La cámara nos muestra el reflejo de Jekyll ante el espejo, satisfecho de sí mismo, para después seguir su paseo en coche de caballos hasta la sala donde lo aguarda un público expectante que es contemplado por el espectador en un plano general panorámico, subrayando la suficiencia de un hombre en la cima del éxito. No es este largo plano subjetivo el único alarde técnico que Mamoulian prueba en esta obra maestra: a lo largo de su metraje se introducen diversos motivos simbólicos —velas que derraman cera líquida como metáfora del llanto que sacude a la angelical Muriel Carew (Rose Hobart) cuando su relación con Jekyll zozobra; una olla que borbollonea y se derrama al calor del fuego, haciendo saltar su tapa, para simbolizar la metamorfosis de Jekyll en Hyde; una escultura de un ángel protector que acoge entre sus brazos a una doncella desvalida, en contraste con la escena acaso más violenta de la película, en la que Hyde estrangula a Ivy Pearson, la sensual prostituta encarnada por una esplendorosa Miriam Hopkins—, así como portentosos movimientos de cámara que envuelven la película en un clima a la vez delicado y acechante, estéticamente irresistible, que atrapa al espectador de principio a fin.
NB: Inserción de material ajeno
<file path="src/rtl/obld_pkg.sv">
// ----------------------------------------------------------------------------
// obld_pkg - shared definitions for the one-button LED dimmer
// Level width, register map codes, configuration and state records, and the
// one-step ramp function.
// ----------------------------------------------------------------------------
package obld_pkg;

   localparam int LevelBits = 8;
   localparam int DutyBits  = 8;
   localparam int CountBits = 16;
   localparam int CsrAddrBits = 5;
   localparam int CsrDataBits = 32;

   typedef logic [LevelBits-1:0] level_type;
   typedef logic [CountBits-1:0] count_type;
   typedef logic [7:0]           wait_type;

   localparam level_type LevelMax          = '1;
   localparam count_type PressMax          = '1;
   localparam level_type DefaultLevelReset = LevelBits'(97);

   // Register indexes, taken from the word address of the port.
   typedef enum logic [2:0] {
      CSR_LONG_PRESS   = 3'd0,
      CSR_END_HOLD     = 3'd1,
      CSR_HIGH_LEVEL   = 3'd2,
      CSR_HIGH_TIMEOUT = 3'd3,
      CSR_DEFAULT_LVL  = 3'd4,
      CSR_SLOW_ZONE    = 3'd5
   } csr_index_type;

   typedef struct packed {
      count_type long_press_ticks;
      wait_type  end_hold_ticks;
      level_type high_level;
      count_type high_timeout_ticks;
      level_type default_level;
      level_type slow_zone_level;
   } cfg_type;

   typedef struct packed {
      count_type press_ticks;
      logic      was_down;
      level_type level;
      level_type applied_level;
      level_type saved_level;
      logic      ramp_down;
      wait_type  wait_count;
      logic      at_limit;
      count_type high_countdown;
      logic      skip_next;
   } state_type;

   // Idle dimmer state after reset: everything zero but the saved level.
   localparam state_type StateReset = '{saved_level: DefaultLevelReset, default: '0};

   typedef struct packed {
      logic [DutyBits-1:0] duty_level;
      logic [DutyBits-1:0] compare_value;
      logic                holding_at_limit;
   } result_type;

   // One ramp step in the given direction, wrapping within the level width.
   function automatic level_type step_level(level_type v, logic down);
      return down ? v - level_type'(1) : v + level_type'(1);
   endfunction

endpackage

</file>
<file path="src/rtl/obld_req_if.sv">
// ----------------------------------------------------------------------------
// obld_req_if - button sample channel
// Valid/ready channel that carries one button sample per transfer.
// ----------------------------------------------------------------------------
interface obld_req_if;
   logic valid;
   logic ready;
   logic button_down;

   modport source (output valid, output button_down, input ready);
   modport sink   (input valid, input button_down, output ready);
endinterface

</file>
<file path="src/rtl/obld_rsp_if.sv">
// ----------------------------------------------------------------------------
// obld_rsp_if - dimmer result channel
// Valid/ready channel that carries the applied level and the hold flag.
// ----------------------------------------------------------------------------
interface obld_rsp_if;
   logic       valid;
   logic       ready;
   logic [7:0] duty_level;
   logic [7:0] compare_value;
   logic       holding_at_limit;

   modport source (output valid, output duty_level, output compare_value,
                   output holding_at_limit, input ready);
   modport sink   (input valid, input duty_level, input compare_value,
                   input holding_at_limit, output ready);
endinterface

</file>
<file path="src/rtl/obld_step.sv">
// ----------------------------------------------------------------------------
// obld_step - per-tick next-state logic
// Computes the dimmer state after one button sample and the result it shows.
// ----------------------------------------------------------------------------
module obld_step (
   input  obld_pkg::cfg_type    cfg,
   input  obld_pkg::state_type  cur,
   input  logic                 button_down,
   output obld_pkg::state_type  nxt,
   output obld_pkg::result_type result
);
   import obld_pkg::*;

   always_comb begin
      nxt = cur;

      // Overheat timeout: fall back, arm, or count down (holding at zero).
      if (cur.high_countdown == count_type'(1)) begin
         nxt.level          = cfg.default_level;
         nxt.applied_level  = cfg.default_level;
         nxt.ramp_down      = 1'b0;
         nxt.high_countdown = '0;
      end else if (cur.high_countdown == '0 && cur.level > cfg.high_level) begin
         nxt.high_countdown = cfg.high_timeout_ticks;
      end else if (cur.high_countdown != '0) begin
         nxt.high_countdown = cur.high_countdown - count_type'(1);
      end

      if (button_down) begin
         nxt.high_countdown = '0;
         if (!cur.was_down) begin
            nxt.was_down    = 1'b1;
            nxt.press_ticks = '0;
         end
         if (nxt.press_ticks != PressMax) begin
            nxt.press_ticks = nxt.press_ticks + count_type'(1);
         end
         if (nxt.press_ticks >= cfg.long_press_ticks) begin
            // Long press ramp.
            if (nxt.at_limit) begin
               if (nxt.wait_count == '0) begin
                  nxt.ramp_down = !nxt.ramp_down;
                  nxt.level     = step_level(nxt.level, nxt.ramp_down);
                  nxt.at_limit  = 1'b0;
               end else begin
                  nxt.wait_count = nxt.wait_count - wait_type'(1);
               end
            end else begin
               if (nxt.ramp_down && nxt.level <= level_type'(1)) begin
                  nxt.level      = '0;
                  nxt.at_limit   = 1'b1;
                  nxt.wait_count = cfg.end_hold_ticks;
               end else if (nxt.level < cfg.slow_zone_level) begin
                  if (nxt.skip_next) begin
                     nxt.skip_next = 1'b0;
                  end else begin
                     nxt.level     = step_level(nxt.level, nxt.ramp_down);
                     nxt.skip_next = 1'b1;
                  end
               end else if (!nxt.ramp_down &&
                            nxt.level >= LevelMax - level_type'(1)) begin
                  nxt.level      = LevelMax;
                  nxt.at_limit   = 1'b1;
                  nxt.wait_count = cfg.end_hold_ticks;
               end else begin
                  nxt.level = step_level(nxt.level, nxt.ramp_down);
               end
               nxt.applied_level = nxt.level;
            end
         end
      end else if (cur.was_down) begin
         nxt.was_down = 1'b0;
         if (cur.press_ticks < cfg.long_press_ticks) begin
            // Short press toggles off (saving the level) or back on.
            if (nxt.level != '0) begin
               nxt.saved_level = nxt.level;
               nxt.level       = '0;
            end else begin
               nxt.level = cur.saved_level;
            end
            nxt.applied_level = nxt.level;
         end else begin
            if (nxt.at_limit) begin
               nxt.at_limit   = 1'b0;
               nxt.wait_count = '0;
            end
            nxt.ramp_down = !nxt.ramp_down;
         end
         nxt.press_ticks = '0;
      end

      result.duty_level       = DutyBits'(nxt.applied_level);
      result.compare_value    = DutyBits'(LevelMax - nxt.applied_level);
      result.holding_at_limit = nxt.at_limit;
   end

endmodule

</file>
<file path="src/rtl/one_button_led_dimmer_unit.sv">
// ----------------------------------------------------------------------------
// one_button_led_dimmer_unit - one-button LED dimmer
// Turns one button sample per timer tick into a PWM level: short presses
// toggle the light, long presses ramp it, and a high level times out.
// ----------------------------------------------------------------------------
//
//   Channel   Direction  Payload                                   Handshake
//   req       in         button_down                               valid/ready
//   rsp       out        duty_level, compare_value, holding_at_limit valid/ready
//   csr       in/out     six config registers at byte 4*i          APB, no wait
//
// Every accepted sample yields exactly one result in the next cycle; a new
// sample can be accepted in every cycle unless a stalled result holds the single result register.
// Reset (synchronous, active high) restores the register defaults and the
// idle dimmer state, with the saved level at 97.
// A stalled result stays in the result register; input is still taken in
// the same cycle that the waiting result is transferred.
// ----------------------------------------------------------------------------
module one_button_led_dimmer_unit (
   input  logic                                clock,
   input  logic                                reset,
   obld_req_if.sink                            req,
   obld_rsp_if.source                          rsp,
   input  logic                                psel,
   input  logic                                penable,
   input  logic                                pwrite,
   input  logic [obld_pkg::CsrAddrBits-1:0]    paddr,
   input  logic [obld_pkg::CsrDataBits-1:0]    pwdata,
   output logic [obld_pkg::CsrDataBits-1:0]    prdata,
   output logic                                pready
);
   import obld_pkg::*;

   cfg_type    cfg_ff, cfg_in;
   state_type  state_ff, state_in;
   result_type result_ff, result_in;
   logic       rsp_valid_ff, rsp_valid_in;
   logic       take_sample;
   logic       csr_write;
   csr_index_type csr_index;

   // ------------------------------------------------------------------
   // Configuration registers. The port never inserts wait states, and a
   // write lands on the access cycle. Word addresses past the register
   // list are ignored on write and read back as zero.
   // ------------------------------------------------------------------
   assign pready    = 1'b1;
   assign csr_write = psel && penable && pwrite && pready;
   assign csr_index = csr_index_type'(paddr[CsrAddrBits-1:2]);

   always_comb begin
      cfg_in = cfg_ff;
      if (csr_write) begin
         unique case (csr_index)
            CSR_LONG_PRESS:   cfg_in.long_press_ticks   = pwdata[CountBits-1:0];
            CSR_END_HOLD:     cfg_in.end_hold_ticks     = pwdata[7:0];
            CSR_HIGH_LEVEL:   cfg_in.high_level         = pwdata[LevelBits-1:0];
            CSR_HIGH_TIMEOUT: cfg_in.high_timeout_ticks = pwdata[CountBits-1:0];
            CSR_DEFAULT_LVL:  cfg_in.default_level      = pwdata[LevelBits-1:0];
            CSR_SLOW_ZONE:    cfg_in.slow_zone_level    = pwdata[LevelBits-1:0];
            default:          cfg_in = cfg_ff;
         endcase
      end
   end

   always_comb begin
      unique case (csr_index)
         CSR_LONG_PRESS:   prdata = CsrDataBits'(cfg_ff.long_press_ticks);
         CSR_END_HOLD:     prdata = CsrDataBits'(cfg_ff.end_hold_ticks);
         CSR_HIGH_LEVEL:   prdata = CsrDataBits'(cfg_ff.high_level);
         CSR_HIGH_TIMEOUT: prdata = CsrDataBits'(cfg_ff.high_timeout_ticks);
         CSR_DEFAULT_LVL:  prdata = CsrDataBits'(cfg_ff.default_level);
         CSR_SLOW_ZONE:    prdata = CsrDataBits'(cfg_ff.slow_zone_level);
         default:          prdata = '0;
      endcase
   end

   always_ff @(posedge clock) begin
      if (reset) begin
         cfg_ff.long_press_ticks   <= count_type'(70);
         cfg_ff.end_hold_ticks     <= 8'd150;
         cfg_ff.high_level         <= level_type'(200);
         cfg_ff.high_timeout_ticks <= count_type'(30000);
         cfg_ff.default_level      <= DefaultLevelReset;
         cfg_ff.slow_zone_level    <= level_type'(30);
      end else begin
         cfg_ff <= cfg_in;
      end
   end

   // ------------------------------------------------------------------
   // Sample handshake. A sample is taken whenever the result register is
   // empty or its contents are being transferred in this same cycle.
   // ------------------------------------------------------------------
   assign req.ready   = !rsp_valid_ff || rsp.ready;
   assign take_sample = req.valid && req.ready;

   // The whole tick update is one pass of combinational logic.
   obld_step u_step (
      .cfg         (cfg_ff),
      .cur         (state_ff),
      .button_down (req.button_down),
      .nxt         (state_in),
      .result      (result_in)
   );

   always_comb begin
      rsp_valid_in = rsp_valid_ff;
      if (take_sample) begin
         rsp_valid_in = 1'b1;
      end else if (rsp.ready) begin
         rsp_valid_in = 1'b0;
      end
   end

   // Dimmer state moves only when a sample is taken.
   always_ff @(posedge clock) begin
      if (reset) begin
         state_ff     <= StateReset;
         rsp_valid_ff <= 1'b0;
      end else begin
         if (take_sample) begin
            state_ff <= state_in;
         end
         rsp_valid_ff <= rsp_valid_in;
      end
   end

   // Result payload needs no reset; it is qualified by the valid flag.
   always_ff @(posedge clock) begin
      if (take_sample) begin
         result_ff <= result_in;
      end
   end

   assign rsp.valid            = rsp_valid_ff;
   assign rsp.duty_level       = result_ff.duty_level;
   assign rsp.compare_value    = result_ff.compare_value;
   assign rsp.holding_at_limit = result_ff.holding_at_limit;

   // ------------------------------------------------------------------
   // Assertions
   // ------------------------------------------------------------------
   a_result_follows_sample: assert property (@(posedge clock) disable iff (reset)
      take_sample |=> rsp.valid)
      else $error("taken sample did not produce a result");

   a_state_frozen_when_idle: assert property (@(posedge clock) disable iff (reset)
      !take_sample |=> $stable(state_ff))
      else $error("dimmer state changed without a taken sample");

   a_press_tracks_button: assert property (@(posedge clock) disable iff (reset)
      take_sample |=> state_ff.was_down == $past(req.button_down))
      else $error("press flag does not follow the button sample");

   a_press_clears_timeout: assert property (@(posedge clock) disable iff (reset)
      take_sample && req.button_down |=> state_ff.high_countdown == '0)
      else $error("timeout countdown running while the button is held");

endmodule
</file>
<file path="src/flat_wrapper.sv">
// flat-port wrapper written by rule: the top's interface ports become plain ports
module one_button_led_dimmer_unit_flat import obld_pkg::*;
  (clock, reset, psel, penable, pwrite, paddr, pwdata, prdata, pready, req_valid, req_button_down, req_ready, rsp_valid, rsp_duty_level, rsp_compare_value, rsp_holding_at_limit, rsp_ready);
  obld_req_if req_i ();
  obld_rsp_if rsp_i ();
  input  logic clock;
  input  logic reset;
  input  logic psel;
  input  logic penable;
  input  logic pwrite;
  input  logic [obld_pkg::CsrAddrBits-1:0] paddr;
  input  logic [obld_pkg::CsrDataBits-1:0] pwdata;
  output logic [obld_pkg::CsrDataBits-1:0] prdata;
  output logic pready;
  input wire logic [$bits(req_i.valid)-1:0] req_valid;
  input wire logic [$bits(req_i.button_down)-1:0] req_button_down;
  output wire logic [$bits(req_i.ready)-1:0] req_ready;
  output wire logic [$bits(rsp_i.valid)-1:0] rsp_valid;
  output wire logic [$bits(rsp_i.duty_level)-1:0] rsp_duty_level;
  output wire logic [$bits(rsp_i.compare_value)-1:0] rsp_compare_value;
  output wire logic [$bits(rsp_i.holding_at_limit)-1:0] rsp_holding_at_limit;
  input wire logic [$bits(rsp_i.ready)-1:0] rsp_ready;
  assign req_i.valid = req_valid;
  assign req_i.button_down = req_button_down;
  assign req_ready = req_i.ready;
  assign rsp_valid = rsp_i.valid;
  assign rsp_duty_level = rsp_i.duty_level;
  assign rsp_compare_value = rsp_i.compare_value;
  assign rsp_holding_at_limit = rsp_i.holding_at_limit;
  assign rsp_i.ready = rsp_ready;
  one_button_led_dimmer_unit u_core (.clock(clock), .reset(reset), .req(req_i), .rsp(rsp_i), .psel(psel), .penable(penable), .pwrite(pwrite), .paddr(paddr), .pwdata(pwdata), .prdata(prdata), .pready(pready));
endmodule
</file>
Como ocurriera en la versión muda dirigida por John S. Robertson, será el padre de su prometida (Halliwell Hobbes) quien empuje a Jekyll al desafuero; pero no lo hará comportándose como un corruptor, sino —por el contrario— como un celoso centinela de la virtud de su hija, provocando así la insatisfacción de Jekyll, que Mamoulian muestra sin rebozo como un hombre apremiado por los instintos sexuales. Será la represión de tales instintos lo que a la postre desencadene la tragedia.

 

 

alternative textSucumbir a la tentación. Hyde no tendrá empacho en aceptar los requerimientos de la provocativa Ivy, después de que ella le haya mostrado sin recato sus piernas desnudas.

En la película de Mamoulian, sin embargo, Hyde no representa la liberación de la sexualidad reprimida de Jekyll (quien, antes de sucumbir a la tentación de ingerir el bebedizo causante de sus males, no tendrá empacho en aceptar los requerimientos de la provocativa Ivy, después de que ella le haya mostrado sin recato sus piernas desnudas), sino el desdoblamiento esquizofrénico de su personalidad: mientras Jekyll se muestra como un hombre razonablemente concupiscente, entorpecido por el puritanismo de su futuro suegro, Hyde aparece como un frío sádico, ebrio de sangre e incapaz de disfrutar de los placeres de la carne.

Si las interpretaciones de March y Hopkins merecen los más encendidos elogios, el trabajo del maquillador Wally Westmore no les anda a la zaga. Su virtuosismo en la confección de la máscara que distorsiona por completo las facciones de March, cada vez que se metamorfosea en Hyde —un Hyde a la vez simiesco y demoníaco, epítome de bestialismo y maldad— es en verdad apabullante. Pero semejantes metamorfosis hubiesen resultado muchos menos impactantes sin el trabajo también portentoso del operador Karl Struss, que las ilumina de modo magistral; como también hace en las secuencias que discurren por las callejuelas sombrías de un Londres victoriano enteramente recreado en estudio, merodeadas por la sombra de Hyde, o en el laboratorio de Jekyll, que tiene algo de pozo donde bullen las pasiones más tortuosas. Una obra maestra, en fin, nunca igualada en posteriores aproximaciones al tema.